Senate Approves TikTok Ban Over National Security Concerns

The U.S. Senate has voted to approve a bill that would ban TikTok nationwide unless Chinese parent company ByteDance sells its stake in the popular app. The development is likely to result in a court battle between the U.S. and TikTok, which argues that the legislation violates the First Amendment.

The bill, which now heads to President Biden’s desk, was tied to a $95 billion package of foreign aid to Ukraine, Israel, and Taiwan. The Senate approved the bundled legislation by a vote of 79-18, after the House passed the resolutions Saturday and sent them to the Senate for an up-or-down vote.

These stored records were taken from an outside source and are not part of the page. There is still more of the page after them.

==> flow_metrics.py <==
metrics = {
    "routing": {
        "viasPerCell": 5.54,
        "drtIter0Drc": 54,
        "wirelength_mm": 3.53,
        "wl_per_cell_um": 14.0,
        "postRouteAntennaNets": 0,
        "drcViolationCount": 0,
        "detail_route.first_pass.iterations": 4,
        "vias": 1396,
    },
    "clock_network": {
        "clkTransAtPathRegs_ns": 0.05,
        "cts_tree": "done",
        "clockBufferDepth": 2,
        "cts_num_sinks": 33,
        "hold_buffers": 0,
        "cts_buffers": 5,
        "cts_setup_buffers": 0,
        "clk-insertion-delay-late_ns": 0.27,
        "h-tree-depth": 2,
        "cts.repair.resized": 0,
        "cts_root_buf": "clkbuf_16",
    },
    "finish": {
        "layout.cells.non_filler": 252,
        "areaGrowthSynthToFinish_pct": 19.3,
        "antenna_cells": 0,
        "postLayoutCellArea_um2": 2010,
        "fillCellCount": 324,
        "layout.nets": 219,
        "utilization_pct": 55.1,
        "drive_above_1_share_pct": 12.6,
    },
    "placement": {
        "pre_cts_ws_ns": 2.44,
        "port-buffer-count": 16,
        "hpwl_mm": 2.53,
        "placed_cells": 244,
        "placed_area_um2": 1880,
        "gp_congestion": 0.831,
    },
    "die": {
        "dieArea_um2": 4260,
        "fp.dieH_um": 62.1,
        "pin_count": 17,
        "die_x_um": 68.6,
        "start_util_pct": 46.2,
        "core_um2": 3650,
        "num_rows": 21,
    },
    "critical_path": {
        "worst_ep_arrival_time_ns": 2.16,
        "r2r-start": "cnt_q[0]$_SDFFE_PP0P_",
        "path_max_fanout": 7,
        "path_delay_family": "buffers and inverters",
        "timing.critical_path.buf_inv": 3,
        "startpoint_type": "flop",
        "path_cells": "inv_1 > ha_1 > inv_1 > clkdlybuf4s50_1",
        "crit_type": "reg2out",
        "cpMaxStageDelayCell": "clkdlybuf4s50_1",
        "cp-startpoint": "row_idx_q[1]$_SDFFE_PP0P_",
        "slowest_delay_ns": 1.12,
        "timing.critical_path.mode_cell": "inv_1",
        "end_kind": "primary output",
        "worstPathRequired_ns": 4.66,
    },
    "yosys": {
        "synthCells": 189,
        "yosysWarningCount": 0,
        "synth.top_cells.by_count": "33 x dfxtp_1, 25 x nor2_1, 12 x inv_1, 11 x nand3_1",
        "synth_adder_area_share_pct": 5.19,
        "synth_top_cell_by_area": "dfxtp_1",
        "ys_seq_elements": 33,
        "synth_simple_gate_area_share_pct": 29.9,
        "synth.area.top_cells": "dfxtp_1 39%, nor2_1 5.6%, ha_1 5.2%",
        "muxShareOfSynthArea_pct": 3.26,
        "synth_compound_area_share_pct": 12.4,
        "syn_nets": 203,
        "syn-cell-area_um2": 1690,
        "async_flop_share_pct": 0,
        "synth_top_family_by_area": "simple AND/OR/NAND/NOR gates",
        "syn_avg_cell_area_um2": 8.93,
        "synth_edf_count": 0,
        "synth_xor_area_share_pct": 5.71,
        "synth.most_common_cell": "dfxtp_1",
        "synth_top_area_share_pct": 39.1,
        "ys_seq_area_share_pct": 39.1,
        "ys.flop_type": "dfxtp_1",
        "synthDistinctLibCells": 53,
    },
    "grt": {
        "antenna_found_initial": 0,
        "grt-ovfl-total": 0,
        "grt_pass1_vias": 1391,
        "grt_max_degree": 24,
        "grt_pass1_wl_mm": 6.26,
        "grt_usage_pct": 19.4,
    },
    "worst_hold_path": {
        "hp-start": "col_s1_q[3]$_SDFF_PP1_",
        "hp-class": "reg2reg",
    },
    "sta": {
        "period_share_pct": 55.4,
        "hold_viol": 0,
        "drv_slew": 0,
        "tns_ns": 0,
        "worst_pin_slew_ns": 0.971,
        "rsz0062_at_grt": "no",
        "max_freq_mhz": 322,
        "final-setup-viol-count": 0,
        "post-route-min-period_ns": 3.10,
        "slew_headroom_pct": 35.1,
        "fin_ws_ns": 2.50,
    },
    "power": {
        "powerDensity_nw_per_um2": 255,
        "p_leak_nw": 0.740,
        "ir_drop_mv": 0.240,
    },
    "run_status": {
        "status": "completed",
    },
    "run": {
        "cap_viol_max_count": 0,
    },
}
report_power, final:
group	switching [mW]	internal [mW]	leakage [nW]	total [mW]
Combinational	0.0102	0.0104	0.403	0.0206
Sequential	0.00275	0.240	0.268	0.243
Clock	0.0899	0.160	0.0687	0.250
`config.mk`:
```
export PLATFORM = sky130hd
export DESIGN_NAME = muldiv_unit
export DESIGN_NICKNAME = d
export VERILOG_FILES = /design/src/rtl/muldiv_pkg.sv /design/src/rtl/div_restoring_step.sv /design/src/rtl/muldiv_unit.sv
export SDC_FILE = /design/constraint.sdc
export NUM_CORES = 1
export LEC_CHECK = 0
export CAP_MARGIN = 20
export CORE_MARGIN = 4
export CORE_UTILIZATION = 42
export CTS_BUF_LIST = sky130_fd_sc_hd__clkbuf_4 sky130_fd_sc_hd__clkbuf_8 sky130_fd_sc_hd__clkbuf_16
export CTS_CLUSTER_DIAMETER = 50
export DETAILED_ROUTE_END_ITERATION = 6
export GPL_TIMING_DRIVEN = 0
export HOLD_SLACK_MARGIN = 0.08
export MAX_ROUTING_LAYER = met4
export PLACE_DENSITY_LB_ADDON = 0.25
export SYNTH_ARGS = -nofsm -noshare
export SYNTH_HDL_FRONTEND = slang
export SYNTH_SLANG_ARGS = --single-unit
```
`constraint.sdc`:
```
create_clock -name Clk -period 13.35 [get_ports Clk]
set_clock_uncertainty 0.2 [all_clocks]
set_input_delay 1.335 -clock Clk [delete_from_list [all_inputs] [get_ports Clk]]
set_output_delay 1.335 -clock Clk [all_outputs]
set_load 0.03 [all_outputs]
```
**config.mk**
```make
export PLATFORM = sky130hd
export DESIGN_NAME = hazard_ctrl
export DESIGN_NICKNAME = d
export VERILOG_FILES = /design/src/rtl/hazard_ctrl.sv
export SDC_FILE = /design/constraint.sdc
export NUM_CORES = 1
export LEC_CHECK = 0
export ABC_AREA = 1
export BUFFER_PORTS_ARGS = -buffer_cell sky130_fd_sc_hd__buf_2
export CAP_MARGIN = 20
export CORE_MARGIN = 2
export CORE_UTILIZATION = 25
export CTS_BUF_LIST = sky130_fd_sc_hd__clkbuf_2
export CTS_CLUSTER_DIAMETER = 200
export DETAILED_ROUTE_END_ITERATION = 10
export SLEW_MARGIN = 30
export SYNTH_ARGS = -nofsm -noshare
export SYNTH_HDL_FRONTEND = slang
export SYNTH_SLANG_ARGS = --single-unit
```
**constraint.sdc**
```tcl
create_clock -name clk -period 1.1 [get_ports clk]
set_input_delay 0 -clock clk [delete_from_list [all_inputs] [get_ports clk]]
set_output_delay 0 -clock clk [all_outputs]
set_load 0.02 [all_outputs]
```
**src/rtl/hazard_ctrl.sv**
```systemverilog
// Pipeline hazard controller: load-use stalls, multi-cycle memory waits, wrong-path flushes.
// Define HAZARD_PERF_CNT_EN to add the HC_stall_cnt performance counter output.
module hazard_ctrl #(
  parameter int FLUSH_CYCLES = 2,
  parameter int MEM_TIMEOUT  = 255
) (
  input  logic       clk,
  input  logic       rst,
  input  logic [4:0] ID_rs1,
  input  logic [4:0] ID_rs2,
  input  logic       ID_rs1_used,
  input  logic       ID_rs2_used,
  input  logic [4:0] EX_rd,
  input  logic       EX_is_load,
  input  logic       EX_jump,
  input  logic       MEM_req,
  input  logic       MEM_ack,
  output logic       HC_pc_hold,
  output logic       HC_ifid_hold,
  output logic       HC_ifid_flush,
  output logic       HC_idex_bubble,
  output logic       HC_exmem_hold,
  output logic       HC_mem_err,
  output logic [1:0] HC_state
`ifdef HAZARD_PERF_CNT_EN
  ,
  output logic [31:0] HC_stall_cnt
`endif
);

  typedef enum logic [1:0] {
    RUN      = 2'd0,
    MEM_WAIT = 2'd1,
    FLUSH    = 2'd2
  } state_t;

  localparam logic [7:0] FLUSH_LOAD  = 8'(FLUSH_CYCLES - 1);
  localparam logic [7:0] TIMEOUT_VAL = 8'(MEM_TIMEOUT);

  state_t     state, state_n;
  logic [7:0] wait_cnt, wait_cnt_n;
  logic [7:0] flush_cnt, flush_cnt_n;
  logic       lu_haz;

  // Loads are the only EX results the bypass cannot forward in time.
  assign lu_haz = EX_is_load && (EX_rd != 5'd0) &&
                  ((ID_rs1_used && (ID_rs1 == EX_rd)) ||
                   (ID_rs2_used && (ID_rs2 == EX_rd)));

  assign HC_state = state;

  always_ff @(posedge clk or posedge rst) begin
    if (rst) begin
      state     <= RUN;
      wait_cnt  <= 8'd0;
      flush_cnt <= 8'd0;
    end else begin
      state     <= state_n;
      wait_cnt  <= wait_cnt_n;
      flush_cnt <= flush_cnt_n;
    end
  end

  always_comb begin
    state_n        = state;
    wait_cnt_n     = wait_cnt;
    flush_cnt_n    = flush_cnt;
    HC_pc_hold     = 1'b0;
    HC_ifid_hold   = 1'b0;
    HC_ifid_flush  = 1'b0;
    HC_idex_bubble = 1'b0;
    HC_exmem_hold  = 1'b0;
    HC_mem_err     = 1'b0;

    case (state)
      RUN: begin
        if (MEM_req && !MEM_ack) begin
          HC_pc_hold    = 1'b1;
          HC_ifid_hold  = 1'b1;
          HC_exmem_hold = 1'b1;
          state_n       = MEM_WAIT;
          wait_cnt_n    = 8'd1;
        end else if (EX_jump) begin
          HC_ifid_flush  = 1'b1;
          HC_idex_bubble = 1'b1;
          if (FLUSH_CYCLES > 1) begin
            state_n     = FLUSH;
            flush_cnt_n = FLUSH_LOAD;
          end
        end else if (lu_haz) begin
          HC_pc_hold     = 1'b1;
          HC_ifid_hold   = 1'b1;
          HC_idex_bubble = 1'b1;
        end
      end

      // EX inputs are frozen here, so jumps and load-use are deliberately ignored.
      MEM_WAIT: begin
        if (MEM_ack) begin
          state_n    = RUN;
          wait_cnt_n = 8'd0;
        end else begin
          HC_pc_hold    = 1'b1;
          HC_ifid_hold  = 1'b1;
          HC_exmem_hold = 1'b1;
          if (wait_cnt >= TIMEOUT_VAL) begin
            HC_mem_err = 1'b1;
            state_n    = RUN;
            wait_cnt_n = 8'd0;
          end else begin
            wait_cnt_n = wait_cnt + 8'd1;
          end
        end
      end

      FLUSH: begin
        HC_ifid_flush = 1'b1;
        if (EX_jump) begin
          flush_cnt_n = FLUSH_LOAD;
        end else if (flush_cnt <= 8'd1) begin
          state_n     = RUN;
          flush_cnt_n = 8'd0;
        end else begin
          flush_cnt_n = flush_cnt - 8'd1;
        end
      end

      default: begin
        state_n     = RUN;
        wait_cnt_n  = 8'd0;
        flush_cnt_n = 8'd0;
      end
    endcase
  end

`ifdef HAZARD_PERF_CNT_EN
  // Counts every cycle the PC is frozen, for any reason.
  always_ff @(posedge clk or posedge rst) begin
    if (rst) begin
      HC_stall_cnt <= 32'd0;
    end else if (HC_pc_hold) begin
      HC_stall_cnt <= HC_stall_cnt + 32'd1;
    end
  end
`else
  // Performance counter not built in this configuration.
`endif

endmodule

```
==> flow_summary.yaml <==
placement:
  routabilityCongestion: 0.768
  hpwl_mm: 2.52
  port_buffers: 30
  dp.cells: 326
clock_network:
  clockRootBuffer: "clkbuf_2"
  htree_levels: 1
  clock_latency_ns: 0.32
  cts_buffers: 3
  cts_tree: "done"
  clock_sinks: 18
  clk_pin_slew_ns: 0.15
  cts.path.max_buffers: 2
power:
  p_leak_nw: 1.23
  clockPowerShare_pct: 6.0
  ir_worst_vdd_mv: 1.24
  switching_share_pct: 45.3
  p_sw_mw: 2.18
  p_int_mw: 2.63
  power_frac_seq_pct: 20.4
  p_per_area_nw_per_um2: 2080
  p_comb_share_pct: 73.6
synthesis:
  yosysMostFrequentCell: "nand2_1"
  syn_area_um2: 1340
  synth-async-reset-ratio_pct: 100
  syn-num-nets: 231
  synth_top_area_share_pct: 33.7
  synth_top_area_cell: "dfrtp_1"
  yosysSeqAreaShare_pct: 33.7
  synth_cells: 205
  synth.distinct_cells: 25
  ys_ff_latch: 18
  yosys-top-cells-area: "dfrtp_1, nand2_1, nor2_1"
  synthTopCellsByCount: "nand2_1, nor2_1, inv_1"
  syn_avg_cell_area_um2: 6.52
  synth_warnings: 0
  synth_flop_cell: "dfrtp_1"
  synth-edff-count: 0
grt:
  track_usage_pct: 12.2
  grt_util_met2_pct: 21.8
  first_global_vias: 1424
  grt_use_met1_pct: 14.9
  met3_usage_pct: 2.47
  grt_pass1_wl_mm: 6.00
  grt_max_degree: 19
  antenna_found_initial: 0
  top_usage_layer: "met2"
  overflow: 0
floorplanning:
  dieWidth_um: 77.1
  die_area_um2: 5950
  initial_utilization_pct: 26.0
  core_area_um2: 5140
  io_pins: 31
  die_h_um: 77.1
  fp-row-count: 26
final_layout:
  drive_gt1_share_pct: 51.8
  stdcell_count: 354
  syn2layout_area_growth_pct: 73.3
  utilization_pct: 45.1
  finalNetCount: 311
  diodes: 0
status:
  violations: "setup timing"
  status: "finished, violations left"
timing:
  drv_slew: 0
  clock.fmax_ghz: 0.677
  fin_ws_ns: -0.377
  finClkSkew_ns: 0.0149
  holdWs_ns: 0.0151
  rsz0062_at_grt: "true"
  maxSlewHeadroom_pct: 84.1
  worst_pin_slew_ns: 0.238
  period_needed_ns: 1.48
  hold_viol: 0
  setup_violations: 25
  fin_crit_sh_pct: 134
drt:
  drt-wirelength-per-cell_um: 10.9
  drt_iter0_drc: 34
  drc: 0
  vias_per_cell: 4.24
  drt-total-wl_mm: 3.85
  firstDrtPassIters: 4
  num_vias: 1502
  ant_nets: 0
critical_path:
  crit_type: "reg -> out"
  path_max_fanout: 2
  r2r_slack_ns: -0.30
  critical_path_required_ns: 1.10
  start_kind: "flip-flop"
  endpoint_kind: "primary output"
  worst_ep_arrival_time_ns: 1.48
worst_hold_path:
  hold_path.class: "in -> reg"
flow_run:
  maxCapViolCount: 0
[kinds of logic (layout without fill, tap and decap cells)]
| family | after synthesis | in the layout | synth area share (%) |
|---|---|---|---|
| XOR/XNOR | 5 | 5 | 3.28 |
| AND/OR/NAND/NOR | 128 | 128 | 43.8 |
| buffers and inverters | 39 | 118 | 11.2 |
| AO/OA/AOI/OAI | 12 | 12 | 5.15 |
| adder cells (fa/ha/maj) | 3 | 3 | 2.81 |
| flip-flops | 18 | 18 | 33.7 |
[flip-flops by register name, summed over array words and instances, names as in the netlist]
| name | flops |
|---|---|
| flush_cnt | 8 |
| wait_cnt | 8 |
| HC_state | 2 |
[final timing paths]
check                              end  cells after the start   startpoint
setup / recovery            HC_mem_err                      5  wait_cnt[0]
setup reg to reg           wait_cnt[5]                      8  wait_cnt[0]
max in group asynchronous  HC_state[1]                      4          rst
hold reg to reg            wait_cnt[7]                      2  wait_cnt[7]
min in group asynchronous  wait_cnt[7]                      4          rst
hold / removal             HC_state[1]                      3      EX_jump
[layout make-up]
class,instances,area [um^2]
Clock buffer,3,15.0
Sequential cell,18,454
Tap cell,70,87.6
Timing Repair Buffer,76,601
Fill cell,513,2820
Clock inverter,1,3.75
Multi-Input combinational cell,148,995
Inverter,38,160
[metal layers]
metal / part of all wire, % / vias to the layer above
li1: - / 783
met1: 41 / 686
met2: 54 / 29
met3: 3.3 / 4
met4: 0.75 / 0
met5: 0 / -
[worst max-delay path, stage by stage, from the launching register on]
cell and delay [ns]:
dfrtp_1 0.41, ha_2 0.20, nand4_2 0.08, or2_4 0.27, nor2_4 0.09, buf_6 0.12
[power groups by stage]
stage / sequential (mW) / clock [mW] / combinational, mW
after CTS: 0.945 / 0.296 / 2.59
final: 0.983 / 0.288 / 3.54
after global placement: 0.952 / 0 / 1.95
after detailed placement: 0.957 / 0 / 1.97
after global routing: 1.00 / 0.326 / 3.84
after floorplan: 0.981 / 0 / 1.24
[repair_timing]
action / in CTS / in global routing
pin swaps: 13 / 25
endpoints found under the setup margin: 22 / 26
buffers inserted: 12 / 11
hold buffers: 2 / 0
endpoints found under the hold margin: 19 / 0
gates cloned: 0 / 0
gates resized for setup: 32 / 67
[metrics by stage]
step	total power [mW]	worst slack, ns	area (um^2)	setup TNS [ns]
floorplan	2.22	-0.153	1360	-1.38
global placement	2.91	-0.162	1760	-1.83
detailed placement	2.93	-0.224	1760	-2.49
CTS	3.83	-0.395	1990	-5.37
global route	5.17	-0.434	2320	-8.29
finish	4.81	-0.377	2320	-6.60
[cells in the final DEF (no fill, tap or decap), drive strengths merged]
cell / Yosys / layout
buf: 1 / 74
nand2: 67 / 67
nor2: 39 / 39
inv: 38 / 38
dfrtp: 18 / 18
nand3: 15 / 15
o21ai: 8 / 8
xor2: 5 / 5
nand4: 4 / 4
clkbuf: 0 / 3
ha: 3 / 3
dlygate4sd3: 0 / 2
or2: 1 / 1
o211ai: 1 / 1
o22ai: 1 / 1
nor3b: 1 / 1
a21oi: 1 / 1
a32o: 1 / 1
nor3: 1 / 1
clkinv: 0 / 1
(Power assumes the default switching activity.)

TikTok has vowed to file a legal challenge once the bill is signed into law. In a memo to company staff over the weekend, TikTok’s head of public policy for the Americas, Michael Beckerman, wrote that the legislation is a “clear violation” of the First Amendment. “This is the beginning, not the end of this long process,” Beckerman wrote.

Ahead of the vote, Sen. Mark Warner (D-Va.), chair of the Senate Intelligence Committee, delivered comments on the Senate floor about the national security threats posed by ByteDance’s ownership of TikTok. Passage of the bill “goes a long way towards safeguarding our democratic systems from covert foreign influence,” he said, saying that Chinese companies like ByteDance “don’t owe their obligation to their customers, or their shareholders, but they owe it to the PRC [People’s Republic of China] government.”

Sen. Maria Cantwell (D-Wash.), chair of the Senate’s Commerce, Science, and Transportation Committee, suggested TikTok and ByteDance are “weaponizing” data and AI to spy on American citizens, the military, and government personnel, including journalists covering the company.

Sen. Ed Markey (D-Mass.) spoke out against the TikTok ban bill before the final vote, saying the more pressing “clear and present danger” is the harm kids face from social media apps more broadly, including from U.S.-based companies. “I don’t deny that TikTok poses some national security risks,” Markey said. “TikTok has its problems. No. 1, TikTok poses a serious risk to the privacy and mental health of our young people.”

TikTok has said the bill, if it becomes law, would infringe the free-speech rights of its 170 million U.S. users and “devastate” the estimated 7 million American businesses on the platform. It claims TikTok contributes $24 billion to the U.S. economy annually.

The TikTok divest-or-ban legislation has been opposed by the ACLU and other advocacy groups. “This is still nothing more than an unconstitutional ban in disguise,” Jenna Leventoff, senior policy counsel at the ACLU, said in a statement Tuesday prior to the Senate vote. “Banning a social media platform that hundreds of millions of Americans use to express themselves would have devastating consequences for all of our First Amendment rights, and will almost certainly be struck down in court.”

Under the “Protecting Americans From Foreign Adversary Controlled Applications Act” bill, Apple and Google’s app stores and web hosting services in the U.S. would be barred from hosting any “foreign adversary controlled application.” Specifically, it would prohibit distribution of TikTok unless ByteDance divests its ownership in the app within nine months of becoming law, with an additional 90-day extension possible at the president’s discretion if “a path to executing a qualified divestiture has been identified.”

Backers of the TikTok bill argue that it doesn’t restrict free speech, saying it simply requires apps to be owned by a company that isn’t subject to the control of an adversarial foreign government. As a precedent, the legislation’s proponents point to the 2020 sale of dating app Grindr by Chinese gaming company Beijing Kunlun Tech Co. to a group of U.S.-based investors, a transaction forced by the U.S. government over concerns about the privacy of the app’s users.

If TikTok is unsuccessful in getting the divest-or-ban law overturned, it is unlikely that ByteDance would sell its ownership stake — and that the app would effectively become outlawed in the U.S. Chinese officials have said the government would “firmly oppose” any forced sale of TikTok, which would represent a technology export and be subject to the government’s approval.